Your assignment: Copy, exactly and without additions, every line in the records below from the one holding "5_1_grt | 67.9 | 18600 | 2178 | 0 | 0.487" through the one holding "run 2 against", both ends included.

━━━━

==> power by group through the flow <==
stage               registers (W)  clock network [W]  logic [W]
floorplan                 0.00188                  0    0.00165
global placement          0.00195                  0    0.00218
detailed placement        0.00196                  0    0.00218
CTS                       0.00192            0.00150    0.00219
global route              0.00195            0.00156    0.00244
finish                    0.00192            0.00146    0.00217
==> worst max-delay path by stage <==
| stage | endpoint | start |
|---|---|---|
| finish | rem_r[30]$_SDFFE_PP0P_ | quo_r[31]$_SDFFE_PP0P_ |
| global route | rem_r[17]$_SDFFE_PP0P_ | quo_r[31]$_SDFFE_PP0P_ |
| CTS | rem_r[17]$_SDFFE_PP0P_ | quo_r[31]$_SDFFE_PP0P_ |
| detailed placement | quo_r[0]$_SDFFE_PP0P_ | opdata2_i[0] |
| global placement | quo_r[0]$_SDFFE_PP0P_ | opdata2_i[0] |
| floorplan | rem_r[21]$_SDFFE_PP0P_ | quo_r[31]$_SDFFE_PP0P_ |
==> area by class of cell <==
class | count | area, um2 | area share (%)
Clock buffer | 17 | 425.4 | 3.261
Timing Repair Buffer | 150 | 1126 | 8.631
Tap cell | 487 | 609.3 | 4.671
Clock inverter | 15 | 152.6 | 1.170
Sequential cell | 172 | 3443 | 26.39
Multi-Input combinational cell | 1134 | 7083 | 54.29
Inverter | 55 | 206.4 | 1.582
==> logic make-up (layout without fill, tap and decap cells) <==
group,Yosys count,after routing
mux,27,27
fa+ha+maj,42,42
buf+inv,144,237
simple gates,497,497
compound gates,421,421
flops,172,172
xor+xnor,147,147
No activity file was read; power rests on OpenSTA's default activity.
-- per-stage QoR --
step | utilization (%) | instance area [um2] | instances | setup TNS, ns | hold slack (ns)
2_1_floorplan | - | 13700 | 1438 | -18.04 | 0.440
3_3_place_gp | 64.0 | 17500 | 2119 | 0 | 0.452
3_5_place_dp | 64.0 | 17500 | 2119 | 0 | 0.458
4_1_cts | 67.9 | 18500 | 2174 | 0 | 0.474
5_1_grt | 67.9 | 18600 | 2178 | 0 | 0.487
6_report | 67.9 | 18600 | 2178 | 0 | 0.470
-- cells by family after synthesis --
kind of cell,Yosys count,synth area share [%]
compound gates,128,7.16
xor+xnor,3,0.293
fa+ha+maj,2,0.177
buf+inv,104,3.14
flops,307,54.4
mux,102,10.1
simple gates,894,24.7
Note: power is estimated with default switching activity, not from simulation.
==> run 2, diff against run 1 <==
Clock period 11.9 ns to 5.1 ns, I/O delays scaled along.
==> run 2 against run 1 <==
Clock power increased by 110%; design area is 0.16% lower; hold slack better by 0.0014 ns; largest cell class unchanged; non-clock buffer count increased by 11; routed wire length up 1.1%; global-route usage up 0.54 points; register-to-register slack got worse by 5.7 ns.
--- src/rtl/fetch_unit.sv ---
// fetch_unit: in-order instruction fetch with credit-limited requests and a {pc, instr} buffer for decode
module fetch_unit #(
    parameter logic [31:0] RESET_PC = 32'h80000000,
    parameter int          DEPTH    = 2
) (
    input  logic        clk,
    input  logic        reset_i,
    input  logic [31:0] pc_i,
    output logic        pc_stall_o,
    output logic        imem_req_o,
    output logic [31:0] imem_addr_o,
    input  logic        imem_gnt_i,
    input  logic        imem_rvalid_i,
    input  logic [31:0] imem_rdata_i,
    input  logic        flush_i,
    output logic        id_valid_o,
    input  logic        id_ready_i,
    output logic [31:0] id_instr_o,
    output logic [31:0] id_pc_o
);
    localparam int AW = $clog2(DEPTH);
    localparam int CW = AW + 1;
    logic [CW-1:0] out_cnt, disc_cnt, occ;
    logic [AW-1:0] tag_wr, tag_rd, wr, rd;
    logic [31:0]   tag_mem [DEPTH];
    logic [31:0]   pc_mem  [DEPTH];
    logic [31:0]   ins_mem [DEPTH];
    logic          acc, rv, keep, pop;
    // credits count both in-flight and buffered entries, so a same-cycle pop never frees one
    assign imem_req_o  = !reset_i && !flush_i && ({1'b0, out_cnt} + {1'b0, occ} < (CW+1)'(DEPTH));
    assign imem_addr_o = {pc_i[31:2], 2'b00};
    assign acc         = imem_req_o && imem_gnt_i;
    assign pc_stall_o  = reset_i || (!flush_i && !acc);
    assign rv          = imem_rvalid_i && out_cnt != '0;
    assign keep        = rv && disc_cnt == '0 && !flush_i;
    assign id_valid_o  = occ != '0;
    assign pop         = id_valid_o && id_ready_i;
    assign id_instr_o  = id_valid_o ? ins_mem[rd] : 32'h00000013;
    assign id_pc_o     = id_valid_o ? pc_mem[rd] : RESET_PC;
    always_ff @(posedge clk) begin
        if (reset_i) begin
            out_cnt  <= '0;
            disc_cnt <= '0;
            occ      <= '0;
            tag_wr   <= '0;
            tag_rd   <= '0;
            wr       <= '0;
            rd       <= '0;
        end else if (flush_i) begin
            out_cnt  <= out_cnt - CW'(rv);
            disc_cnt <= out_cnt - CW'(rv);
            occ      <= '0;
            tag_wr   <= '0;
            tag_rd   <= '0;
            wr       <= '0;
            rd       <= '0;
        end else begin
            out_cnt <= out_cnt + CW'(acc) - CW'(rv);
            occ     <= occ + CW'(keep) - CW'(pop);
            rd      <= rd + AW'(pop);
            if (rv && disc_cnt != '0) disc_cnt <= disc_cnt - CW'(1);
            if (acc) begin
                tag_mem[tag_wr] <= pc_i;
                tag_wr          <= tag_wr + AW'(1);
            end
            if (keep) begin
                pc_mem[wr]  <= tag_mem[tag_rd];
                ins_mem[wr] <= imem_rdata_i;
                wr          <= wr + AW'(1);
                tag_rd      <= tag_rd + AW'(1);
            end
        end
    end
endmodule

--- config.mk ---
export PLATFORM = sky130hd
export DESIGN_NAME = fetch_unit
export DESIGN_NICKNAME = d
export VERILOG_FILES = /design/src/rtl/fetch_unit.sv
export SDC_FILE = /design/constraint.sdc
export NUM_CORES = 1
export LEC_CHECK = 0
export CAP_MARGIN = 10
export CORE_MARGIN = 3
export CORE_UTILIZATION = 40
export DETAILED_ROUTE_END_ITERATION = 12
export GPL_TIMING_DRIVEN = 0
export PLACE_DENSITY = 0.68
export RECOVER_POWER = 100
export SYNTH_ARGS = -nofsm -noshare
export SYNTH_HDL_FRONTEND = slang
export SYNTH_SLANG_ARGS = --single-unit
export TNS_END_PERCENT = 50
--- constraint.sdc ---
create_clock -name clk -period 9.9 [get_ports clk]
set_input_delay 1.98 -clock clk [delete_from_list [all_inputs] [get_ports clk]]
set_output_delay 1.98 -clock clk [all_outputs]
set_load 0.01 [all_outputs]
`src/rtl/mvu_pkg.sv`:
```
`default_nettype none
// ============================================================================
// Module   : mvu_pkg
// Brief    : Shared MVU widths plus address-generator types.
// Revision : 1.0
// ============================================================================
package mvu_pkg;

  localparam int BDBANKA = 15;
  localparam int BWBANKA = 15;
  localparam int BJUMP   = 15;
  localparam int BLENGTH = 15;
  localparam int BCNTDWN = 29;
  localparam int NJUMPS  = 5;

  typedef logic [NJUMPS-1:0]       agen_z_t;
  typedef logic [NJUMPS*BJUMP-1:0] agen_jump_t;
  typedef logic [4*BLENGTH-1:0]    agen_len_t;

  typedef enum logic [0:0] {
    IDLE = 1'b0,
    RUN  = 1'b1
  } agen_state_t;

endpackage
`default_nettype wire

```
`src/rtl/mvu_agen_if.sv`:
```
`default_nettype none
// ============================================================================
// Module   : mvu_agen_if
// Brief    : Config/stream bundle for one MVU address generator.
//            Optional MVU_AGEN_STALL_EN adds the stall input.
// Revision : 1.0
// ============================================================================
interface mvu_agen_if #(
  parameter int BADDR   = mvu_pkg::BDBANKA,
  parameter int BJUMP   = mvu_pkg::BJUMP,
  parameter int BLENGTH = mvu_pkg::BLENGTH,
  parameter int BCNTDWN = mvu_pkg::BCNTDWN,
  parameter int NJUMPS  = mvu_pkg::NJUMPS
);
  logic                      start;
  logic [BCNTDWN-1:0]        countdown;
  logic [BADDR-1:0]          base_addr;
  logic [NJUMPS*BJUMP-1:0]   jump;
  logic [4*BLENGTH-1:0]      length;
`ifdef MVU_AGEN_STALL_EN
  logic                      stall;
`endif
  logic                      busy;
  logic [BADDR-1:0]          addr_out;
  logic                      addr_valid;
  logic [NJUMPS-1:0]         z_out;
  logic                      done;

  modport master (
`ifdef MVU_AGEN_STALL_EN
    output stall,
`endif
    output start, countdown, base_addr, jump, length,
    input  busy, addr_out, addr_valid, z_out, done
  );

  modport slave (
`ifdef MVU_AGEN_STALL_EN
    input  stall,
`endif
    input  start, countdown, base_addr, jump, length,
    output busy, addr_out, addr_valid, z_out, done
  );
endinterface
`default_nettype wire

```
`src/rtl/mvu_agen_loopctr.sv`:
```
`default_nettype none
// ============================================================================
// Module   : mvu_agen_loopctr
// Brief    : One loop-level counter; keeps its own reload length.
// Revision : 1.0
// ============================================================================
module mvu_agen_loopctr #(
  parameter int BLENGTH = mvu_pkg::BLENGTH
) (
  input  wire logic               clk,
  input  wire logic               rst,
  input  wire logic               start,
  input  wire logic [BLENGTH-1:0] length,
  input  wire logic               reload,
  input  wire logic               dec,
  output logic                    zero
);
  logic [BLENGTH-1:0] r_len;
  logic [BLENGTH-1:0] r_cnt;

  always_ff @(posedge clk or posedge rst) begin
    if (rst) begin
      r_len <= '0;
      r_cnt <= '0;
    end else if (start) begin
      r_len <= length;
      r_cnt <= length;
    end else if (reload) begin
      r_cnt <= r_len;
    end else if (dec) begin
      r_cnt <= r_cnt - BLENGTH'(1);
    end
  end

  assign zero = (r_cnt == '0);
endmodule
`default_nettype wire

```
`src/rtl/mvu_agen.sv`:
```
`default_nettype none
// ============================================================================
// Module   : mvu_agen
// Brief    : Nested-loop address generator for one MVU memory stream.
//            Optional MVU_AGEN_STALL_EN: stall input holds the stream in RUN.
// Revision : 1.0
// ============================================================================
module mvu_agen #(
  parameter int BADDR   = mvu_pkg::BDBANKA,
  parameter int BJUMP   = mvu_pkg::BJUMP,
  parameter int BLENGTH = mvu_pkg::BLENGTH,
  parameter int BCNTDWN = mvu_pkg::BCNTDWN,
  parameter int NJUMPS  = mvu_pkg::NJUMPS
) (
  input  wire logic  clk,
  input  wire logic  rst,
  mvu_agen_if.slave  bus
);
  import mvu_pkg::*;

  agen_state_t               r_state, w_state_nxt;
  logic [BADDR-1:0]          r_addr;
  agen_z_t                   r_z;
  logic                      r_valid;
  logic                      r_done;
  logic [BCNTDWN-1:0]        r_remain;
  logic [NJUMPS*BJUMP-1:0]   r_jump;

  logic                      w_stall;
  logic                      w_accept, w_idle_zero, w_hold, w_finish, w_adv;
  logic [3:0]                w_zero;
  logic [2:0]                w_sel;
  logic signed [BJUMP-1:0]   w_jsel;
  logic [BADDR-1:0]          w_inc;

`ifdef MVU_AGEN_STALL_EN
  assign w_stall = bus.stall;
`else
  assign w_stall = 1'b0;
`endif

  always_ff @(posedge clk or posedge rst) begin
    if (rst) r_state <= IDLE;
    else     r_state <= w_state_nxt;
  end

  always_comb begin
    w_state_nxt = r_state;
    w_accept    = 1'b0;
    w_idle_zero = 1'b0;
    w_hold      = 1'b0;
    w_finish    = 1'b0;
    w_adv       = 1'b0;
    case (r_state)
      IDLE: begin
        if (bus.start) begin
          if (bus.countdown != '0) begin
            w_accept    = 1'b1;
            w_state_nxt = RUN;
          end else begin
            w_idle_zero = 1'b1;
          end
        end
      end
      RUN: begin
        if (w_stall) begin
          w_hold = 1'b1;
        end else if (r_remain == '0) begin
          w_finish    = 1'b1;
          w_state_nxt = IDLE;
        end else begin
          w_adv = 1'b1;
        end
      end
      default: w_state_nxt = IDLE;
    endcase
  end

  // Lowest non-exhausted level wins; all exhausted falls through to jump4.
  always_comb begin
    w_sel = 3'd4;
    for (int k = 3; k >= 0; k--) begin
      if (!w_zero[k]) w_sel = 3'(k);
    end
  end

  assign w_jsel = r_jump[w_sel*BJUMP +: BJUMP];
  assign w_inc  = BADDR'(w_jsel);

  for (genvar k = 0; k < 4; k++) begin : g_ctr
    mvu_agen_loopctr #(.BLENGTH(BLENGTH)) u_ctr (
      .clk    (clk),
      .rst    (rst),
      .start  (w_accept),
      .length (bus.length[k*BLENGTH +: BLENGTH]),
      .reload (w_adv && (w_sel > 3'(k))),
      .dec    (w_adv && (w_sel == 3'(k))),
      .zero   (w_zero[k])
    );
  end

  always_ff @(posedge clk or posedge rst) begin
    if (rst) begin
      r_addr   <= '0;
      r_z      <= '0;
      r_valid  <= 1'b0;
      r_done   <= 1'b0;
      r_remain <= '0;
      r_jump   <= '0;
    end else begin
      r_done <= 1'b0;
      if (w_accept) begin
        r_addr   <= bus.base_addr;
        r_z      <= '0;
        r_valid  <= 1'b1;
        r_done   <= (bus.countdown == BCNTDWN'(1));
        r_remain <= bus.countdown - BCNTDWN'(1);
        r_jump   <= bus.jump;
      end else if (w_idle_zero) begin
        r_done <= 1'b1;
      end else if (w_hold) begin
        r_done <= r_done;
      end else if (w_finish) begin
        r_valid <= 1'b0;
      end else if (w_adv) begin
        r_addr   <= r_addr + w_inc;
        r_z      <= agen_z_t'(1) << w_sel;
        r_remain <= r_remain - BCNTDWN'(1);
        r_done   <= (r_remain == BCNTDWN'(1));
      end
    end
  end

  assign bus.busy       = (r_state == RUN);
  assign bus.addr_out   = r_addr;
  assign bus.addr_valid = r_valid;
  assign bus.z_out      = r_z;
  // A stalled last address is re-presented without its done pulse.
  assign bus.done       = r_done && !(w_stall && (r_state == RUN));
endmodule
`default_nettype wire

```
`src/flat_wrapper.sv`:
```
// flat-port wrapper written by rule: the top's interface ports become plain ports
module mvu_agen_flat import mvu_pkg::*;
#(
  parameter int BADDR   = mvu_pkg::BDBANKA,
  parameter int BJUMP   = mvu_pkg::BJUMP,
  parameter int BLENGTH = mvu_pkg::BLENGTH,
  parameter int BCNTDWN = mvu_pkg::BCNTDWN,
  parameter int NJUMPS  = mvu_pkg::NJUMPS
)
  (clk, rst, bus_start, bus_countdown, bus_base_addr, bus_jump, bus_length, bus_busy, bus_addr_out, bus_addr_valid, bus_z_out, bus_done);
  mvu_agen_if #(.BADDR(BADDR), .BJUMP(BJUMP), .BLENGTH(BLENGTH), .BCNTDWN(BCNTDWN), .NJUMPS(NJUMPS)) bus_i ();
  input  wire logic clk;
  input  wire logic rst;
  input wire logic [$bits(bus_i.start)-1:0] bus_start;
  input wire logic [$bits(bus_i.countdown)-1:0] bus_countdown;
  input wire logic [$bits(bus_i.base_addr)-1:0] bus_base_addr;
  input wire logic [$bits(bus_i.jump)-1:0] bus_jump;
  input wire logic [$bits(bus_i.length)-1:0] bus_length;
  output wire logic [$bits(bus_i.busy)-1:0] bus_busy;
  output wire logic [$bits(bus_i.addr_out)-1:0] bus_addr_out;
  output wire logic [$bits(bus_i.addr_valid)-1:0] bus_addr_valid;
  output wire logic [$bits(bus_i.z_out)-1:0] bus_z_out;
  output wire logic [$bits(bus_i.done)-1:0] bus_done;
  assign bus_i.start = bus_start;
  assign bus_i.countdown = bus_countdown;
  assign bus_i.base_addr = bus_base_addr;
  assign bus_i.jump = bus_jump;
  assign bus_i.length = bus_length;
  assign bus_busy = bus_i.busy;
  assign bus_addr_out = bus_i.addr_out;
  assign bus_addr_valid = bus_i.addr_valid;
  assign bus_z_out = bus_i.z_out;
  assign bus_done = bus_i.done;
  mvu_agen #(.BADDR(BADDR), .BJUMP(BJUMP), .BLENGTH(BLENGTH), .BCNTDWN(BCNTDWN), .NJUMPS(NJUMPS)) u_core (.clk(clk), .rst(rst), .bus(bus_i));
endmodule
```
<file path="config.mk">
export PLATFORM = sky130hd
export DESIGN_NAME = imem_boot_loader
export DESIGN_NICKNAME = d
export VERILOG_FILES = /design/src/rtl/imem_boot_loader.sv
export SDC_FILE = /design/constraint.sdc
export NUM_CORES = 1
export LEC_CHECK = 0
export ABC_AREA = 0
export BUFFER_PORTS_ARGS = -buffer_cell sky130_fd_sc_hd__buf_2
export CORE_MARGIN = 2
export CORE_UTILIZATION = 25
export DETAILED_ROUTE_END_ITERATION = 12
export GPL_TIMING_DRIVEN = 1
export SLEW_MARGIN = 25
export SYNTH_ARGS = -nofsm -noshare
export SYNTH_HDL_FRONTEND = slang
export SYNTH_SLANG_ARGS = --single-unit
</file>
<file path="constraint.sdc">
create_clock -name clk -period 7.5 [get_ports clk]
set_input_delay 0.375 -clock clk [delete_from_list [all_inputs] [get_ports clk]]
set_output_delay 0.375 -clock clk [all_outputs]
set_load 0.05 [all_outputs]
</file>
File: config.mk
export PLATFORM = sky130hd
export DESIGN_NAME = lcd_panel_rx
export DESIGN_NICKNAME = d
export VERILOG_FILES = /design/src/rtl/lcd_panel_rx.sv
export SDC_FILE = /design/constraint.sdc
export NUM_CORES = 1
export LEC_CHECK = 0
export CAP_MARGIN = 30
export CORE_ASPECT_RATIO = 1.4
export CORE_UTILIZATION = 45
export DETAILED_ROUTE_END_ITERATION = 10
export PLACE_DENSITY = 0.68
export SYNTH_ARGS = -nofsm -noshare
export SYNTH_HDL_FRONTEND = slang
export SYNTH_SLANG_ARGS = --single-unit
File: constraint.sdc
create_clock -name clk2 -period 2.7 [get_ports clk2]
set_clock_uncertainty 0.1 [all_clocks]
set_input_delay 0.675 -clock clk2 [delete_from_list [all_inputs] [get_ports clk2]]
set_output_delay 0.675 -clock clk2 [all_outputs]
set_load 0.05 [all_outputs]
File: src/rtl/lcd_panel_rx.sv
// LCD panel pin receiver: packs 2-bit shades into bytes and tracks line/frame position.
// Define LCD_PANEL_RX_FR_CHECK_EN to enable the frame-polarity alternation check on err_fr.
module lcd_panel_rx (
  input  logic       clk2,
  input  logic       nreset_video,
  input  logic       cp,
  input  logic       st,
  input  logic       s,
  input  logic       fr,
  input  logic [1:0] ld,
  output logic [7:0] px_data,
  output logic       px_valid,
  output logic [5:0] px_x,
  output logic [7:0] ly,
  output logic       line_done,
  output logic       frame_start,
  output logic       err_len,
  output logic       err_fr
);

  localparam logic [7:0] LINE_PIXELS = 8'd160;

  typedef enum logic [1:0] {SYNC, LINE, FULL} state_t;

  state_t     state, state_n;
  logic       cp_q, st_q, s_q;
  logic       cp_edge, st_edge, s_edge;
  logic [7:0] x, x_n;
  logic [5:0] acc, acc_n;
  logic [7:0] ly_n, px_data_n;
  logic [5:0] px_x_n;
  logic       px_valid_n, line_done_n, frame_start_n, err_len_n;

  assign cp_edge = cp & ~cp_q;
  assign st_edge = st & ~st_q;
  assign s_edge  = s  & ~s_q;

  // NOTE: every variable driven here gets a default first, so no path leaves one unassigned and no latch is inferred.
  always_comb begin
    state_n       = state;
    x_n           = x;
    acc_n         = acc;
    ly_n          = ly;
    px_data_n     = px_data;
    px_x_n        = px_x;
    px_valid_n    = 1'b0;
    line_done_n   = 1'b0;
    frame_start_n = 1'b0;
    err_len_n     = err_len;

    case (state)
      SYNC: begin
        if (s_edge) begin
          state_n = LINE;
          x_n     = '0;
          acc_n   = '0;
          ly_n    = '0;
        end
      end
      LINE, FULL: begin
        // Order matters: the pixel is counted before st, and s overrides the line number st produced.
        if (cp_edge) begin
          if (state == LINE) begin
            acc_n = {acc[3:0], ld};
            x_n   = x + 8'd1;
            if (x[1:0] == 2'd3) begin
              px_valid_n = 1'b1;
              px_data_n  = {acc, ld};
              px_x_n     = x[7:2];
            end
            if (x_n == LINE_PIXELS) state_n = FULL;
          end else begin
            err_len_n = 1'b1;
          end
        end
        if (st_edge) begin
          line_done_n = 1'b1;
          if (x_n != LINE_PIXELS) err_len_n = 1'b1;
          x_n     = '0;
          acc_n   = '0;
          ly_n    = ly + 8'd1;
          state_n = LINE;
        end
        if (s_edge) begin
          frame_start_n = 1'b1;
          x_n     = '0;
          acc_n   = '0;
          ly_n    = '0;
          state_n = LINE;
        end
      end
      default: state_n = SYNC;
    endcase
  end

  // NOTE: registers use non-blocking assignments so every flop samples the pre-edge values of the others.
  always_ff @(posedge clk2) begin
    if (!nreset_video) begin
      state       <= SYNC;
      cp_q        <= 1'b0;
      st_q        <= 1'b0;
      s_q         <= 1'b0;
      x           <= '0;
      acc         <= '0;
      ly          <= '0;
      px_data     <= '0;
      px_x        <= '0;
      px_valid    <= 1'b0;
      line_done   <= 1'b0;
      frame_start <= 1'b0;
      err_len     <= 1'b0;
    end else begin
      state       <= state_n;
      cp_q        <= cp;
      st_q        <= st;
      s_q         <= s;
      x           <= x_n;
      acc         <= acc_n;
      ly          <= ly_n;
      px_data     <= px_data_n;
      px_x        <= px_x_n;
      px_valid    <= px_valid_n;
      line_done   <= line_done_n;
      frame_start <= frame_start_n;
      err_len     <= err_len_n;
    end
  end

`ifdef LCD_PANEL_RX_FR_CHECK_EN
  logic fr_q, fr_seen;

  // The first s edge after reset only records fr; later edges require it to have toggled.
  always_ff @(posedge clk2) begin
    if (!nreset_video) begin
      fr_q    <= 1'b0;
      fr_seen <= 1'b0;
      err_fr  <= 1'b0;
    end else if (s_edge) begin
      fr_q    <= fr;
      fr_seen <= 1'b1;
      if (fr_seen && (fr == fr_q)) err_fr <= 1'b1;
    end
  end
`else
  logic unused_fr;
  assign unused_fr = fr;
  assign err_fr    = 1'b0;
`endif

endmodule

━━━━

Written solution:
5_1_grt | 67.9 | 18600 | 2178 | 0 | 0.487
6_report | 67.9 | 18600 | 2178 | 0 | 0.470
-- cells by family after synthesis --
kind of cell,Yosys count,synth area share [%]
compound gates,128,7.16
xor+xnor,3,0.293
fa+ha+maj,2,0.177
buf+inv,104,3.14
flops,307,54.4
mux,102,10.1
simple gates,894,24.7
Note: power is estimated with default switching activity, not from simulation.
==> run 2, diff against run 1 <==
Clock period 11.9 ns to 5.1 ns, I/O delays scaled along.
==> run 2 against run 1 <==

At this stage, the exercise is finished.